<file path="src/rtl/bt_phy_pkg.sv">
// Shared BLE/Bluetooth PHY definitions: CRC engine state encoding, frame mode and
// the standard generator polynomials (implicit top term omitted).
package bt_phy_pkg;

    typedef enum logic [1:0] {
        StIdle = 2'd0,
        StRun  = 2'd1,
        StTail = 2'd2,
        StDone = 2'd3
    } crc_state_e;

    typedef enum logic {
        ModeAppend = 1'b0,
        ModeCheck  = 1'b1
    } crc_mode_e;

    localparam logic [7:0]  BT_HEC_POLY   = 8'hA7;
    localparam logic [23:0] BT_CRC24_POLY = 24'h00065B;
    localparam logic [15:0] CRC16_CCITT   = 16'h1021;

endpackage

</file>
<file path="src/rtl/crc_engine_bluetooth_ble_if.sv">
// Serial frame bus between the bit-serialiser/de-whitener and the CRC engine.
// master: the upstream source that frames bits; slave: the CRC engine.
interface crc_engine_bluetooth_ble_if #(
    parameter int unsigned CRC_W = 8,
    parameter int unsigned CNT_W = 14
);
    logic             mode;
    logic [CRC_W-1:0] seed;
    logic             valid_in;
    logic             data_bit;
    logic             abort;
    logic             busy;
    logic             data_out;
    logic             valid_out;
    logic             flag;
    logic [CNT_W-1:0] num_out;
    logic             done;
    logic             crc_ok;
    logic             crc_err;
    logic             len_err;

    modport master (
        output mode, seed, valid_in, data_bit, abort,
        input  busy, data_out, valid_out, flag, num_out, done, crc_ok, crc_err, len_err
    );

    modport slave (
        input  mode, seed, valid_in, data_bit, abort,
        output busy, data_out, valid_out, flag, num_out, done, crc_ok, crc_err, len_err
    );

endinterface

</file>
<file path="src/rtl/crc_lfsr_bluetooth_ble.sv">
// Bit-serial CRC LFSR. A step with load set folds the first bit into the seed
// directly, so the frame's first bit costs no extra cycle. shift_out drains the
// register MSB first with zero fill while the checksum is being appended.
module crc_lfsr_bluetooth_ble #(
    parameter int unsigned      CRC_W = 8,
    parameter logic [CRC_W-1:0] POLY  = '0
) (
    input  logic             clk,
    input  logic             reset,
    input  logic             load,
    input  logic [CRC_W-1:0] seed,
    input  logic             step,
    input  logic             din,
    input  logic             shift_out,
    output logic [CRC_W-1:0] crc
);
    logic [CRC_W-1:0] crc_q, crc_d, base;
    logic             fb;

    // Next LFSR value: step (from seed or current), drain, or plain load.
    always_comb begin
        base  = load ? seed : crc_q;
        fb    = base[CRC_W-1] ^ din;
        crc_d = crc_q;
        if (step) begin
            crc_d = {base[CRC_W-2:0], 1'b0} ^ (fb ? POLY : '0);
        end else if (shift_out) begin
            crc_d = {crc_q[CRC_W-2:0], 1'b0};
        end else if (load) begin
            crc_d = seed;
        end
    end

    // LFSR register, cleared by the synchronous active-low reset.
    always_ff @(posedge clk) begin
        if (!reset) begin
            crc_q <= '0;
        end else begin
            crc_q <= crc_d;
        end
    end

    assign crc = crc_q;

endmodule

</file>
<file path="src/rtl/crc_engine_bluetooth_ble.sv">
// Bit-serial CRC/HEC engine. APPEND passes the frame through and appends the
// checksum MSB first; CHECK passes the frame through and reports the residue.
module crc_engine_bluetooth_ble
    import bt_phy_pkg::*;
#(
    parameter int unsigned      CRC_W = 8,
    parameter logic [CRC_W-1:0] POLY  = CRC_W'(BT_HEC_POLY),
    parameter int unsigned      CNT_W = 14
) (
    input logic                       clk,
    input logic                       reset,
    crc_engine_bluetooth_ble_if.slave bus
);
    localparam int unsigned      TailW  = $clog2(CRC_W + 1);
    localparam logic [CNT_W-1:0] CntMax = '1;
    localparam int unsigned      MinLen = CRC_W + 1;

    crc_state_e       state_q, state_d;
    crc_mode_e        mode_q, mode_d;
    logic [CNT_W-1:0] cnt_q, cnt_d;
    logic [TailW-1:0] tail_q, tail_d;
    logic [CNT_W-1:0] num_out_q, num_out_d;
    logic             data_out_q, data_out_d;
    logic             valid_out_q, valid_out_d;
    logic             flag_q, flag_d;
    logic             done_q, done_d;
    logic             crc_ok_q, crc_ok_d;
    logic             crc_err_q, crc_err_d;
    logic             len_err_q, len_err_d;

    logic             lfsr_load, lfsr_step, lfsr_shift;
    logic [CRC_W-1:0] lfsr_crc;
    logic [63:0]      total_bits;
    logic [CNT_W-1:0] total_sat;
    logic             frame_short;

    crc_lfsr_bluetooth_ble #(
        .CRC_W (CRC_W),
        .POLY  (POLY)
    ) u_lfsr (
        .clk       (clk),
        .reset     (reset),
        .load      (lfsr_load),
        .seed      (bus.seed),
        .step      (lfsr_step),
        .din       (bus.data_bit),
        .shift_out (lfsr_shift),
        .crc       (lfsr_crc)
    );

    // Payload plus checksum length, clamped to what num_out can hold.
    assign total_bits  = 64'(cnt_q) + 64'(CRC_W);
    assign total_sat   = (total_bits > 64'(CntMax)) ? CntMax : CNT_W'(total_bits);
    // A CHECK frame needs at least one payload bit on top of the checksum.
    assign frame_short = 64'(cnt_q) < 64'(MinLen);

    // FSM next state, counters and registered output values.
    always_comb begin
        state_d     = state_q;
        mode_d      = mode_q;
        cnt_d       = cnt_q;
        tail_d      = tail_q;
        num_out_d   = num_out_q;
        data_out_d  = 1'b0;
        valid_out_d = 1'b0;
        flag_d      = 1'b0;
        done_d      = 1'b0;
        crc_ok_d    = 1'b0;
        crc_err_d   = 1'b0;
        len_err_d   = len_err_q;
        lfsr_load   = 1'b0;
        lfsr_step   = 1'b0;
        lfsr_shift  = 1'b0;

        if (bus.abort) begin
            state_d   = StIdle;
            num_out_d = '0;
        end else begin
            unique case (state_q)
                StIdle: begin
                    if (bus.valid_in) begin
                        state_d     = StRun;
                        mode_d      = crc_mode_e'(bus.mode);
                        lfsr_load   = 1'b1;
                        lfsr_step   = 1'b1;
                        cnt_d       = CNT_W'(1);
                        num_out_d   = '0;
                        len_err_d   = 1'b0;
                        data_out_d  = bus.data_bit;
                        valid_out_d = 1'b1;
                    end
                end
                StRun: begin
                    if (bus.valid_in) begin
                        lfsr_step   = 1'b1;
                        data_out_d  = bus.data_bit;
                        valid_out_d = 1'b1;
                        if (cnt_q == CntMax) begin
                            len_err_d = 1'b1;
                        end else begin
                            cnt_d = cnt_q + CNT_W'(1);
                        end
                    end else if (mode_q == ModeAppend) begin
                        // First checksum bit leaves in the same cycle the frame ends.
                        state_d     = StTail;
                        lfsr_shift  = 1'b1;
                        data_out_d  = lfsr_crc[CRC_W-1];
                        valid_out_d = 1'b1;
                        flag_d      = 1'b1;
                        tail_d      = TailW'(1);
                        num_out_d   = total_sat;
                    end else begin
                        state_d   = StDone;
                        done_d    = 1'b1;
                        num_out_d = cnt_q;
                        crc_ok_d  = (lfsr_crc == '0) && !frame_short;
                        crc_err_d = (lfsr_crc != '0) || frame_short;
                    end
                end
                StTail: begin
                    if (tail_q == TailW'(CRC_W)) begin
                        state_d = StDone;
                        done_d  = 1'b1;
                    end else begin
                        lfsr_shift  = 1'b1;
                        data_out_d  = lfsr_crc[CRC_W-1];
                        valid_out_d = 1'b1;
                        flag_d      = 1'b1;
                        tail_d      = tail_q + TailW'(1);
                    end
                end
                StDone: begin
                    state_d = StIdle;
                end
                default: begin
                    state_d = StIdle;
                end
            endcase
        end
    end

    // State and output registers with synchronous active-low reset.
    always_ff @(posedge clk) begin
        if (!reset) begin
            state_q     <= StIdle;
            mode_q      <= ModeAppend;
            cnt_q       <= '0;
            tail_q      <= '0;
            num_out_q   <= '0;
            data_out_q  <= 1'b0;
            valid_out_q <= 1'b0;
            flag_q      <= 1'b0;
            done_q      <= 1'b0;
            crc_ok_q    <= 1'b0;
            crc_err_q   <= 1'b0;
            len_err_q   <= 1'b0;
        end else begin
            state_q     <= state_d;
            mode_q      <= mode_d;
            cnt_q       <= cnt_d;
            tail_q      <= tail_d;
            num_out_q   <= num_out_d;
            data_out_q  <= data_out_d;
            valid_out_q <= valid_out_d;
            flag_q      <= flag_d;
            done_q      <= done_d;
            crc_ok_q    <= crc_ok_d;
            crc_err_q   <= crc_err_d;
            len_err_q   <= len_err_d;
        end
    end

    assign bus.busy      = (state_q != StIdle);
    assign bus.data_out  = data_out_q;
    assign bus.valid_out = valid_out_q;
    assign bus.flag      = flag_q;
    assign bus.num_out   = num_out_q;
    assign bus.done      = done_q;
    assign bus.crc_ok    = crc_ok_q;
    assign bus.crc_err   = crc_err_q;
    assign bus.len_err   = len_err_q;

endmodule

</file>
<file path="src/flat_wrapper.sv">
// flat-port wrapper written by rule: the top's interface ports become plain ports
module crc_engine_bluetooth_ble_flat import bt_phy_pkg::*;
#(
    parameter int unsigned      CRC_W = 8,
    parameter logic [CRC_W-1:0] POLY  = CRC_W'(BT_HEC_POLY),
    parameter int unsigned      CNT_W = 14
)
  (clk, reset, bus_mode, bus_seed, bus_valid_in, bus_data_bit, bus_abort, bus_busy, bus_data_out, bus_valid_out, bus_flag, bus_num_out, bus_done, bus_crc_ok, bus_crc_err, bus_len_err);
  crc_engine_bluetooth_ble_if #(.CRC_W(CRC_W), .CNT_W(CNT_W)) bus_i ();
  input logic clk;
  input logic reset;
  input wire logic [$bits(bus_i.mode)-1:0] bus_mode;
  input wire logic [$bits(bus_i.seed)-1:0] bus_seed;
  input wire logic [$bits(bus_i.valid_in)-1:0] bus_valid_in;
  input wire logic [$bits(bus_i.data_bit)-1:0] bus_data_bit;
  input wire logic [$bits(bus_i.abort)-1:0] bus_abort;
  output wire logic [$bits(bus_i.busy)-1:0] bus_busy;
  output wire logic [$bits(bus_i.data_out)-1:0] bus_data_out;
  output wire logic [$bits(bus_i.valid_out)-1:0] bus_valid_out;
  output wire logic [$bits(bus_i.flag)-1:0] bus_flag;
  output wire logic [$bits(bus_i.num_out)-1:0] bus_num_out;
  output wire logic [$bits(bus_i.done)-1:0] bus_done;
  output wire logic [$bits(bus_i.crc_ok)-1:0] bus_crc_ok;
  output wire logic [$bits(bus_i.crc_err)-1:0] bus_crc_err;
  output wire logic [$bits(bus_i.len_err)-1:0] bus_len_err;
  assign bus_i.mode = bus_mode;
  assign bus_i.seed = bus_seed;
  assign bus_i.valid_in = bus_valid_in;
  assign bus_i.data_bit = bus_data_bit;
  assign bus_i.abort = bus_abort;
  assign bus_busy = bus_i.busy;
  assign bus_data_out = bus_i.data_out;
  assign bus_valid_out = bus_i.valid_out;
  assign bus_flag = bus_i.flag;
  assign bus_num_out = bus_i.num_out;
  assign bus_done = bus_i.done;
  assign bus_crc_ok = bus_i.crc_ok;
  assign bus_crc_err = bus_i.crc_err;
  assign bus_len_err = bus_i.len_err;
  crc_engine_bluetooth_ble #(.CRC_W(CRC_W), .POLY(POLY), .CNT_W(CNT_W)) u_core (.clk(clk), .reset(reset), .bus(bus_i));
endmodule
</file>
<file path="config.mk">
export PLATFORM = sky130hd
export DESIGN_NAME = crc_engine_bluetooth_ble_flat
export DESIGN_NICKNAME = d
export VERILOG_FILES = /design/src/rtl/bt_phy_pkg.sv /design/src/rtl/crc_engine_bluetooth_ble_if.sv /design/src/rtl/crc_lfsr_bluetooth_ble.sv /design/src/rtl/crc_engine_bluetooth_ble.sv /design/src/flat_wrapper.sv
export SDC_FILE = /design/constraint.sdc
export NUM_CORES = 1
export LEC_CHECK = 0
export ABC_AREA = 1
export CELL_PAD_IN_SITES_DETAIL_PLACEMENT = 0
export CELL_PAD_IN_SITES_GLOBAL_PLACEMENT = 1
export CORE_MARGIN = 5
export CORE_UTILIZATION = 40
export CTS_CLUSTER_DIAMETER = 40
export DETAILED_ROUTE_END_ITERATION = 6
export PLACE_DENSITY_LB_ADDON = 0.1
export SYNTH_ARGS = -nofsm -noshare
export SYNTH_HDL_FRONTEND = slang
export SYNTH_SLANG_ARGS = --single-unit
export TNS_END_PERCENT = 1
</file>
<file path="constraint.sdc">
create_clock -name clk -period 2.4 [get_ports clk]
set_clock_uncertainty 0.2 [all_clocks]
set_input_delay 0.24 -clock clk [delete_from_list [all_inputs] [get_ports clk]]
set_output_delay 0.24 -clock clk [all_outputs]
set_load 0.01 [all_outputs]
</file>
==> impl_metrics.json <==
{
  "vdd_drop_max_mv": 0.247,
  "hold_violations": 0,
  "wire_per_inst_um": 13.4,
  "ys_warn_count": 0,
  "fin_tns_setup_ps": 0,
  "path_clk_slew_ps": 90,
  "synth_area_sq_um": 3070,
  "ys_seq_area_share_pct": 32.6,
  "startpoint": "u_core.state_q[0]$_SDFFE_PP0P_",
  "fmax_mhz": 451,
  "place_congestion": 0.838,
  "fin_nets": 517,
  "fin_hold_ws_ps": 268,
  "r2r_end": "u_core.cnt_q[2]$_SDFFE_PN0P_",
  "grt_use_total_pct": 17.2,
  "vias_per_cell": 5.02,
  "worstSetupPathType": "reg2out",
  "rrSetupSlack_ps": 280,
  "synthTopCellsByArea": "dfxtp_1 33%, nand2_1 13%, nand3_1 8.3%, a21oi_1 6.5%, inv_1 5.9%",
  "cts_resized": 0,
  "grt_max_degree": 18,
  "fin_ws_ps": 182,
  "antenna_found_initial": 0,
  "n_antenna_cell": 0,
  "required_ps": 1960,
  "status": "complete, no violations",
  "cts_setup_buffers": 0,
  "dr.first_iter.drc_count": 87,
  "io_buffers": 35,
  "synth_fp_nets": 476,
  "end_kind": "primary output",
  "hpwl_mm": 6.06,
  "clk_path_buf_depth": 2,
  "grt_pass1_vias": 2917,
  "cts_tree": "done",
  "cts_hold_buffers": 0,
  "num_io_pins": 36,
  "rows": 32,
  "worstMarginPinSlew_ps": 461,
  "synth-seq-cells": 50,
  "synth_cells": 452,
  "synth_top_area_share_pct": 32.6,
  "cts_buffers": 5,
  "crit_end": "bus_busy",
  "drv_cap": 0,
  "leakagePower_nw": 1.43,
  "fp.coreArea_sq_um": 7610,
  "min_from": "u_core.bus.num_out[11]$_SDFFE_PP0P_",
  "placed_cells": 588,
  "num_vias": 2984,
  "h-tree-depth": 2,
  "final_cells": 595,
  "die_height_um": 97.7,
  "clk_latency_ps": 310,
  "root_buffer": "clkbuf_8",
  "drive_gt1_share_pct": 13.6,
  "start_util_pct": 40.4,
  "die_x_um": 97.7,
  "wl_mm": 7.96,
  "setup_violations": 0,
  "reg2regPathDepth": 11,
  "cp.arrival_ps": 1780,
  "fin_crit_ps": 2220,
  "nFillCells": 808,
  "syn_to_final_growth_pct": 19.4,
  "drv_slew": 0,
  "remaining_drc_errors": 0,
  "ys_types": 35,
  "grt_setup_unrepaired": "no",
  "grt_overflow": 0,
  "clock-sinks": 50,
  "r2r_start": "u_core.state_q[1]$_SDFFE_PP0P_",
  "synth_largest_area_cell": "dfxtp_1",
  "slew_headroom_pct": 69.2,
  "hp-class": "reg2reg",
  "power_mw": 1.86,
  "worstPathMaxFanout": 6,
  "dieArea_sq_um": 9540,
  "avgSynthCellArea_sq_um": 6.80,
  "pre_cts_slack_ps": 195,
  "ant_nets": 0,
  "drt_first_pass_iters": 4,
  "grt_pass1_wl_mm": 13.8,
  "powerDensity_nw_per_um2": 506,
  "start_kind": "flip-flop",
  "min_period_over_period_pct": 92.4
}
-- worst min-delay path by stage --
stage	endpoint	slack, ps	cells after the start
after CTS	u_core.bus.num_out[11]$_SDFFE_PP0P_	270	2
after global placement	u_core.bus.num_out[11]$_SDFFE_PP0P_	250	2
after global routing	u_core.bus.num_out[9]$_SDFFE_PP0P_	280	2
final	u_core.bus.num_out[11]$_SDFFE_PP0P_	270	2
after floorplan	u_core.u_lfsr.crc[1]$_SDFF_PN0_	200	2
after detailed placement	u_core.bus.num_out[11]$_SDFFE_PP0P_	250	2
-- state kept, by name (all words and copies together), names as in the netlist --
signal,cells
u_core.state_q,2
u_core.bus.crc_ok,1
u_core.u_lfsr.crc,8
u_core.bus.valid_out,1
u_core.tail_q,4
u_core.bus.data_out,1
u_core.bus.done,1
u_core.bus.flag,1
u_core.bus.num_out,14
u_core.mode_q,1
u_core.cnt_q,14
u_core.bus.len_err,1
u_core.bus.crc_err,1
-- where the power goes --
group          total [mW]  internal (mW)  switching, mW
Combinational       0.356          0.129          0.228
Clock               0.623          0.334          0.289
Sequential          0.876          0.854         0.0221
-- metrics by stage --
stage | util (%) | area [sq um]
floorplan | - | 3070
global placement | 46.7 | 3560
detailed placement | 46.7 | 3560
CTS | 48.2 | 3670
global route | 48.2 | 3670
finish | 48.2 | 3670
-- cell type report --
class | instances | area (sq um) | area share [%]
timing repair buffer | 47 | 440 | 12.0
clock inverter | 1 | 30.0 | 0.819
clock buffer | 6 | 82.6 | 2.25
inverter | 59 | 226 | 6.17
multi-input combinational | 330 | 1760 | 48.0
sequential | 50 | 1000 | 27.3
tap | 102 | 128 | 3.48
-- critical path, stage by stage, from the launching register on --
cell and delay [ps]:
dfxtp_1 420, inv_1 110, ha_1 300, inv_2 100, clkdlybuf4s50_1 550
-- cell families after synthesis --
| kind of cell | share of synthesized area (%) |
|---|---|
| xor gates and xnor gates | 1.14 |
| buffers and inverters | 10.1 |
| AOI/OAI and AO/OA | 13.8 |
| DFF | 32.6 |
| adders and majority gates | 4.07 |
| and+or+nand+nor | 38.2 |
-- synth_stat cells --
cell,number
a21oi_1,40
a21oi_2,1
a311oi_1,1
a31oi_1,1
and2_1,1
buf_2,5
buf_4,3
buf_6,1
buf_8,1
clkbuf_1,3
dfxtp_1,50
ha_1,10
inv_1,48
inv_2,10
inv_6,1
nand2_1,105
nand2_2,12
nand2_4,2
nand3_1,51
nand3_2,3
nand3_4,2
nand3b_1,1
nand4_1,8
nor2_1,34
nor2_2,4
nor2_4,5
nor2_8,2
nor3_1,5
nor4_1,3
o211ai_1,5
o21ai_0,24
o21ai_2,5
or2_2,1
xnor2_1,1
xor2_1,3
-- layout by cell type, fill, tap and decap left out, types with 2 or more instances in the layout --
| master | n |
|---|---|
| o21ai_2 | 5 |
| nand2_2 | 12 |
| nand3_1 | 51 |
| xor2_1 | 3 |
| o21ai_0 | 24 |
| nand3_4 | 2 |
| clkbuf_8 | 6 |
| nor4_1 | 3 |
| nand2_1 | 105 |
| nor3_1 | 5 |
| nor2_2 | 4 |
| ha_1 | 10 |
| dfxtp_1 | 50 |
| nand2_4 | 2 |
| buf_4 | 12 |
| nor2_4 | 5 |
| nor2_8 | 2 |
| o211ai_1 | 5 |
| inv_2 | 10 |
| inv_1 | 48 |
| nand4_1 | 8 |
| nor2_1 | 34 |
| clkdlybuf4s50_1 | 35 |
| nand3_2 | 3 |
| a21oi_1 | 40 |
-- metal layers --
| layer | vias up | wire, um | global-route usage, % |
|---|---|---|---|
| met5 | - | 0 | 0 |
| met4 | 0 | 71 | 3.94 |
| met3 | 8 | 245 | 2.94 |
| met2 | 51 | 3970 | 30.3 |
| met1 | 1373 | 3670 | 21.8 |
| li1 | 1552 | - | - |
No activity file was read; power rests on OpenSTA's default activity.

*What you should do:* Set down only the lines above that fall between the line holding "output wire logic [$bits(bus_i.data_out)-1:0]" and the line holding "assign bus_data_out = bus_i.data_out;", inclusive, keeping each exact.

*Response:*
  output wire logic [$bits(bus_i.data_out)-1:0] bus_data_out;
  output wire logic [$bits(bus_i.valid_out)-1:0] bus_valid_out;
  output wire logic [$bits(bus_i.flag)-1:0] bus_flag;
  output wire logic [$bits(bus_i.num_out)-1:0] bus_num_out;
  output wire logic [$bits(bus_i.done)-1:0] bus_done;
  output wire logic [$bits(bus_i.crc_ok)-1:0] bus_crc_ok;
  output wire logic [$bits(bus_i.crc_err)-1:0] bus_crc_err;
  output wire logic [$bits(bus_i.len_err)-1:0] bus_len_err;
  assign bus_i.mode = bus_mode;
  assign bus_i.seed = bus_seed;
  assign bus_i.valid_in = bus_valid_in;
  assign bus_i.data_bit = bus_data_bit;
  assign bus_i.abort = bus_abort;
  assign bus_busy = bus_i.busy;
  assign bus_data_out = bus_i.data_out;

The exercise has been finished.